Qu’est-ce qui vous intéresse dans l’art contemporain africain ?
Au début, j’étais dans une forme d’éclectisme. J’ai beaucoup été accompagné par Joëlle Le Bussy et Marème Malong. Aujourd’hui, je me recentre sur la photographie, avec l’ex- pertise de Salimata Diop. Il m’arrive de « dérailler » pour une pièce exceptionnelle comme celle d’Ousmane Sow, mais sinon je suis orienté photo en Afrique. Nous avons des étoiles : David Uzochukwu, Malika Diagana, Laeila Adjovi ou Joana Choumali, qui a récemment obtenu le Prix Pictet.
On a beaucoup parlé de la photo malienne, mais peu de la photo sénégalaise, et saint-louisienne en particulier.

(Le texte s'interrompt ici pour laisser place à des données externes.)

<file path="src/sv/shs_pkg.sv">
// shs_pkg: shared constants, types and round constants for the SHA-1 stream hasher.
// No dependencies; imported by shs_ram users, shs_engine and sha1_stream_hasher.
`timescale 1ns / 1ps

package shs_pkg;

   localparam int WORD_W       = 32;
   localparam int SCHED_DEPTH  = 16;
   localparam int SCHED_AW     = 4;
   localparam int READ_PORTS   = 4;
   localparam int ROUNDS       = 80;
   localparam int DIGEST_WORDS = 5;
   localparam int INDEX_W      = 3;

   typedef logic [WORD_W-1:0] word_type;
   typedef word_type [0:DIGEST_WORDS-1] chain_type;
   typedef logic [SCHED_AW-1:0] sched_addr_type;
   typedef sched_addr_type [0:READ_PORTS-1] sched_raddr_type;
   typedef word_type [0:READ_PORTS-1] sched_rdata_type;

   localparam chain_type H_INIT = '{
      32'h67452301, 32'hEFCDAB89, 32'h98BADCFE, 32'h10325476, 32'hC3D2E1F0
   };

   localparam word_type K_R0 = 32'h5A827999;
   localparam word_type K_R1 = 32'h6ED9EBA1;
   localparam word_type K_R2 = 32'h8F1BBCDC;
   localparam word_type K_R3 = 32'hCA62C1D6;

   localparam logic [7:0] PAD_MARK = 8'h80;
   localparam logic [5:0] LEN_POS  = 6'd56;
   localparam logic [5:0] LAST_POS = 6'd63;

   typedef struct packed {
      logic start;
      logic reinit;
   } eng_ctl_type;

   typedef struct packed {
      logic busy;
   } eng_stat_type;

   typedef struct packed {
      logic            wr_en;
      sched_addr_type  wr_addr;
      word_type        wr_data;
      sched_raddr_type rd_addr;
   } sched_req_type;

endpackage

</file>
<file path="src/sv/shs_ram.sv">
// shs_ram: generic synchronous RAM, one write port, two read ports, registered read.
// No dependencies.
`timescale 1ns / 1ps

module shs_ram #(
   parameter int WIDTH = 32,
   parameter int DEPTH = 16
) (
   input  logic                     clock,
   input  logic                     wr_en,
   input  logic [$clog2(DEPTH)-1:0] wr_addr,
   input  logic [WIDTH-1:0]         wr_data,
   input  logic [$clog2(DEPTH)-1:0] rd_addr_a,
   input  logic [$clog2(DEPTH)-1:0] rd_addr_b,
   output logic [WIDTH-1:0]         rd_data_a,
   output logic [WIDTH-1:0]         rd_data_b
);

   logic [WIDTH-1:0] mem_ff [DEPTH];

   always_ff @(posedge clock) begin
      if (wr_en) begin
         mem_ff[wr_addr] <= wr_data;
      end
      rd_data_a <= mem_ff[rd_addr_a];
      rd_data_b <= mem_ff[rd_addr_b];
   end

endmodule

</file>
<file path="src/sv/shs_engine.sv">
// shs_engine: SHA-1 compression, one round a cycle, schedule words held in RAM.
// Owns the chaining value and working registers. Depends on shs_pkg.
`timescale 1ns / 1ps

module shs_engine
   import shs_pkg::*;
(
   input  logic            clock,
   input  logic            reset,
   input  eng_ctl_type     ctl,
   input  sched_rdata_type rd_data,
   output sched_req_type   sreq,
   output eng_stat_type    stat,
   output chain_type       chain
);

   typedef enum logic [1:0] {E_IDLE, E_RUN, E_FOLD} st_type;

   st_type    st_ff, st_in;
   logic [6:0] rnd_ff, rnd_in;
   chain_type chain_ff, chain_in;
   chain_type wrk_ff, wrk_in;

   logic [6:0] iss;
   word_type   w_mix, w_cur, f_val, k_val, t_val;
   word_type   a, b, c, d, e;

   assign a = wrk_ff[0];
   assign b = wrk_ff[1];
   assign c = wrk_ff[2];
   assign d = wrk_ff[3];
   assign e = wrk_ff[4];

   // reads for the next round are issued during the current round, as the RAM read is registered
   assign iss = (st_ff == E_IDLE) ? 7'd0 : rnd_ff + 7'd1;

   assign sreq.rd_addr[0] = iss[SCHED_AW-1:0] + 4'd13;
   assign sreq.rd_addr[1] = iss[SCHED_AW-1:0] + 4'd8;
   assign sreq.rd_addr[2] = iss[SCHED_AW-1:0] + 4'd2;
   assign sreq.rd_addr[3] = iss[SCHED_AW-1:0];

   assign w_mix = rd_data[0] ^ rd_data[1] ^ rd_data[2] ^ rd_data[3];
   assign w_cur = (rnd_ff < 7'(SCHED_DEPTH)) ? rd_data[3] : {w_mix[30:0], w_mix[31]};

   always_comb begin
      if (rnd_ff < 7'd20) begin
         f_val = (b & c) | (~b & d);
         k_val = K_R0;
      end else if (rnd_ff < 7'd40) begin
         f_val = b ^ c ^ d;
         k_val = K_R1;
      end else if (rnd_ff < 7'd60) begin
         f_val = (b & c) | (b & d) | (c & d);
         k_val = K_R2;
      end else begin
         f_val = b ^ c ^ d;
         k_val = K_R3;
      end
   end

   assign t_val = {a[26:0], a[31:27]} + f_val + e + k_val + w_cur;

   assign sreq.wr_en   = (st_ff == E_RUN) && (rnd_ff >= 7'(SCHED_DEPTH));
   assign sreq.wr_addr = rnd_ff[SCHED_AW-1:0];
   assign sreq.wr_data = w_cur;

   assign stat.busy = (st_ff != E_IDLE);
   assign chain     = chain_ff;

   always_comb begin
      st_in    = st_ff;
      rnd_in   = rnd_ff;
      chain_in = chain_ff;
      wrk_in   = wrk_ff;
      case (st_ff)
         E_IDLE: begin
            if (ctl.start) begin
               st_in  = E_RUN;
               rnd_in = 7'd0;
               wrk_in = chain_ff;
            end
            if (ctl.reinit) begin
               chain_in = H_INIT;
            end
         end
         E_RUN: begin
            wrk_in = '{t_val, a, {b[1:0], b[31:2]}, c, d};
            rnd_in = rnd_ff + 7'd1;
            if (rnd_ff == 7'(ROUNDS - 1)) begin
               st_in = E_FOLD;
            end
         end
         E_FOLD: begin
            for (int i = 0; i < DIGEST_WORDS; i++) begin
               chain_in[i] = chain_ff[i] + wrk_ff[i];
            end
            st_in = E_IDLE;
         end
         default: begin
            st_in = E_IDLE;
         end
      endcase
   end

   always_ff @(posedge clock) begin
      wrk_ff <= wrk_in;
      rnd_ff <= rnd_in;
      if (reset) begin
         st_ff    <= E_IDLE;
         chain_ff <= H_INIT;
      end else begin
         st_ff    <= st_in;
         chain_ff <= chain_in;
      end
   end

`ifndef NO_ASSERTIONS
   a_start_idle: assert property (@(posedge clock) disable iff (reset)
      ctl.start |-> st_ff == E_IDLE)
      else $error("compression started while busy");

   a_round_range: assert property (@(posedge clock) disable iff (reset)
      st_ff == E_RUN |-> rnd_ff < 7'(ROUNDS))
      else $error("round counter out of range");
`endif

endmodule

</file>
<file path="src/sv/sha1_stream_hasher.sv">
// sha1_stream_hasher: streaming SHA-1, byte intake, padding sequencer and digest output.
// Depends on shs_pkg, shs_ram and shs_engine.
`timescale 1ns / 1ps
//
//  channel  dir  ports                                              beat
//  req      in   req_valid req_stall req_kind req_data_byte         one byte or finish
//  rsp      out  rsp_valid rsp_stall rsp_digest_word               one digest word
//                rsp_word_index rsp_last
//
//  A data byte is taken in the cycle it is offered; the 64th byte of a block starts a
//  compression (kick, 80 rounds, fold, handback) in the one-round-a-cycle engine reading
//  the schedule RAM. A finish adds the pad bytes (up to 72), one or two compressions, then
//  5 digest beats; req_stall stays high from the finish until the last beat is taken.
//  Reset needs no clearing pass. rsp_stall holds the current word in place.

module sha1_stream_hasher
   import shs_pkg::*;
(
   input  logic                 clock,
   input  logic                 reset,
   input  logic                 req_valid,
   output logic                 req_stall,
   input  logic                 req_kind,
   input  logic [7:0]           req_data_byte,
   output logic                 rsp_valid,
   input  logic                 rsp_stall,
   output logic [WORD_W-1:0]    rsp_digest_word,
   output logic [INDEX_W-1:0]   rsp_word_index,
   output logic                 rsp_last
);

   typedef enum logic [2:0] {S_IDLE, S_PAD, S_KICK, S_WAIT, S_OUT} st_type;

   st_type             st_ff, st_in;
   logic [63:0]        count_ff, count_in;
   logic [7:0][7:0]    len_ff, len_in;
   logic [23:0]        asm_ff, asm_in;
   logic               fin_ff, fin_in;
   logic               lenph_ff, lenph_in;
   logic [INDEX_W-1:0] idx_ff, idx_in;

   logic [5:0]         pos;
   logic               push_en, push_wr, in_len;
   logic [7:0]         push_byte;

   eng_ctl_type        eng_ctl;
   eng_stat_type       eng_stat;
   sched_req_type      sreq;
   sched_rdata_type    rd_data;
   chain_type          chain;

   logic               ram_wr_en;
   sched_addr_type     ram_wr_addr;
   word_type           ram_wr_data;

   assign pos     = count_ff[8:3];
   assign in_len  = lenph_ff || (pos == LEN_POS);
   assign push_wr = push_en && (pos[1:0] == 2'd3);

   always_comb begin
      st_in     = st_ff;
      count_in  = count_ff;
      len_in    = len_ff;
      asm_in    = asm_ff;
      fin_in    = fin_ff;
      lenph_in  = lenph_ff;
      idx_in    = idx_ff;
      push_en   = 1'b0;
      push_byte = 8'd0;
      eng_ctl   = '0;
      case (st_ff)
         S_IDLE: begin
            if (req_valid) begin
               push_en = 1'b1;
               if (req_kind) begin
                  push_byte = PAD_MARK;
                  len_in    = count_ff;
                  fin_in    = 1'b1;
                  lenph_in  = 1'b0;
                  st_in     = S_PAD;
               end else begin
                  push_byte = req_data_byte;
               end
            end
         end
         S_PAD: begin
            push_en   = 1'b1;
            push_byte = in_len ? len_ff[~pos[2:0]] : 8'd0;
            lenph_in  = in_len;
         end
         S_KICK: begin
            eng_ctl.start = 1'b1;
            st_in         = S_WAIT;
         end
         S_WAIT: begin
            if (!eng_stat.busy) begin
               if (!fin_ff) begin
                  st_in = S_IDLE;
               end else if (lenph_ff) begin
                  st_in  = S_OUT;
                  idx_in = '0;
               end else begin
                  st_in = S_PAD;
               end
            end
         end
         S_OUT: begin
            if (!rsp_stall) begin
               idx_in = idx_ff + 3'd1;
               if (idx_ff == INDEX_W'(DIGEST_WORDS - 1)) begin
                  eng_ctl.reinit = 1'b1;
                  count_in       = '0;
                  fin_in         = 1'b0;
                  lenph_in       = 1'b0;
                  st_in          = S_IDLE;
               end
            end
         end
         default: begin
            st_in = S_IDLE;
         end
      endcase
      if (push_en) begin
         asm_in   = {asm_ff[15:0], push_byte};
         count_in = count_ff + 64'd8;
         if (pos == LAST_POS) begin
            st_in = S_KICK;
         end
      end
   end

   always_comb begin
      if (eng_stat.busy) begin
         ram_wr_en   = sreq.wr_en;
         ram_wr_addr = sreq.wr_addr;
         ram_wr_data = sreq.wr_data;
      end else begin
         ram_wr_en   = push_wr;
         ram_wr_addr = pos[5:2];
         ram_wr_data = {asm_ff, push_byte};
      end
   end

   always_ff @(posedge clock) begin
      asm_ff <= asm_in;
      len_ff <= len_in;
      idx_ff <= idx_in;
      if (reset) begin
         st_ff    <= S_IDLE;
         count_ff <= '0;
         fin_ff   <= 1'b0;
         lenph_ff <= 1'b0;
      end else begin
         st_ff    <= st_in;
         count_ff <= count_in;
         fin_ff   <= fin_in;
         lenph_ff <= lenph_in;
      end
   end

   assign req_stall       = (st_ff != S_IDLE);
   assign rsp_valid       = (st_ff == S_OUT);
   assign rsp_digest_word = chain[idx_ff];
   assign rsp_word_index  = idx_ff;
   assign rsp_last        = (idx_ff == INDEX_W'(DIGEST_WORDS - 1));

   // schedule memory, duplicated for four reads a cycle
   shs_ram #(
      .WIDTH (WORD_W),
      .DEPTH (SCHED_DEPTH)
   ) u_sched_lo (
      .clock     (clock),
      .wr_en     (ram_wr_en),
      .wr_addr   (ram_wr_addr),
      .wr_data   (ram_wr_data),
      .rd_addr_a (sreq.rd_addr[0]),
      .rd_addr_b (sreq.rd_addr[1]),
      .rd_data_a (rd_data[0]),
      .rd_data_b (rd_data[1])
   );

   shs_ram #(
      .WIDTH (WORD_W),
      .DEPTH (SCHED_DEPTH)
   ) u_sched_hi (
      .clock     (clock),
      .wr_en     (ram_wr_en),
      .wr_addr   (ram_wr_addr),
      .wr_data   (ram_wr_data),
      .rd_addr_a (sreq.rd_addr[2]),
      .rd_addr_b (sreq.rd_addr[3]),
      .rd_data_a (rd_data[2]),
      .rd_data_b (rd_data[3])
   );

   shs_engine u_engine (
      .clock   (clock),
      .reset   (reset),
      .ctl     (eng_ctl),
      .rd_data (rd_data),
      .sreq    (sreq),
      .stat    (eng_stat),
      .chain   (chain)
   );

`ifndef NO_ASSERTIONS
   a_no_load_in_rounds: assert property (@(posedge clock) disable iff (reset)
      push_wr |-> !eng_stat.busy)
      else $error("buffer write while compression runs");

   a_clear_after_digest: assert property (@(posedge clock) disable iff (reset)
      rsp_valid && !rsp_stall && rsp_last |=> count_ff == 64'd0 && !fin_ff)
      else $error("state not cleared after last digest beat");
`endif

endmodule
</file>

J’ai voulu rétablir un peu l’histoire vraie, en exposant les précurseurs qui ont exercé dès le début du XXe siècle – comme le saint-louisien Meïssa Gaye, né en 1892 –, donc avant même la naissance de Seydou Keita en 1921. Aujourd’hui l’Afrique de l’Ouest a les moyens de se positionner sur le marché de la photographie internationale. Chacun doit apporter sa contribution, et cela, c’est la mienne. C’est le même principe que le Forum de Saint-Louis, qui pose la question de ce que l’Afrique peut apporter au monde. Une meilleure exposition d’abord, une meilleure connaissance ensuite.
Quels sont les jeunes artistes que vous suivez de près ?
Ceux qui ont été mes étudiants dans la vie (Amadou Diaw est le fondateur du Groupe ISM, ndlr) : Omar Victor Diop, Layepro… Il y a aussi David Uzochukwu, un métis d’origine nigériane qui a réussi à s’imposer à travers le monde. Rien que dans la ville de Saint-Louis, je découvre beaucoup de jeunes de valeur. J’ai toujours peur des effets du star system et je refuse d’entrer dans l’algorithme du monde de l’art. Donc je préfère penser que je tomberai par hasard sur la pépite.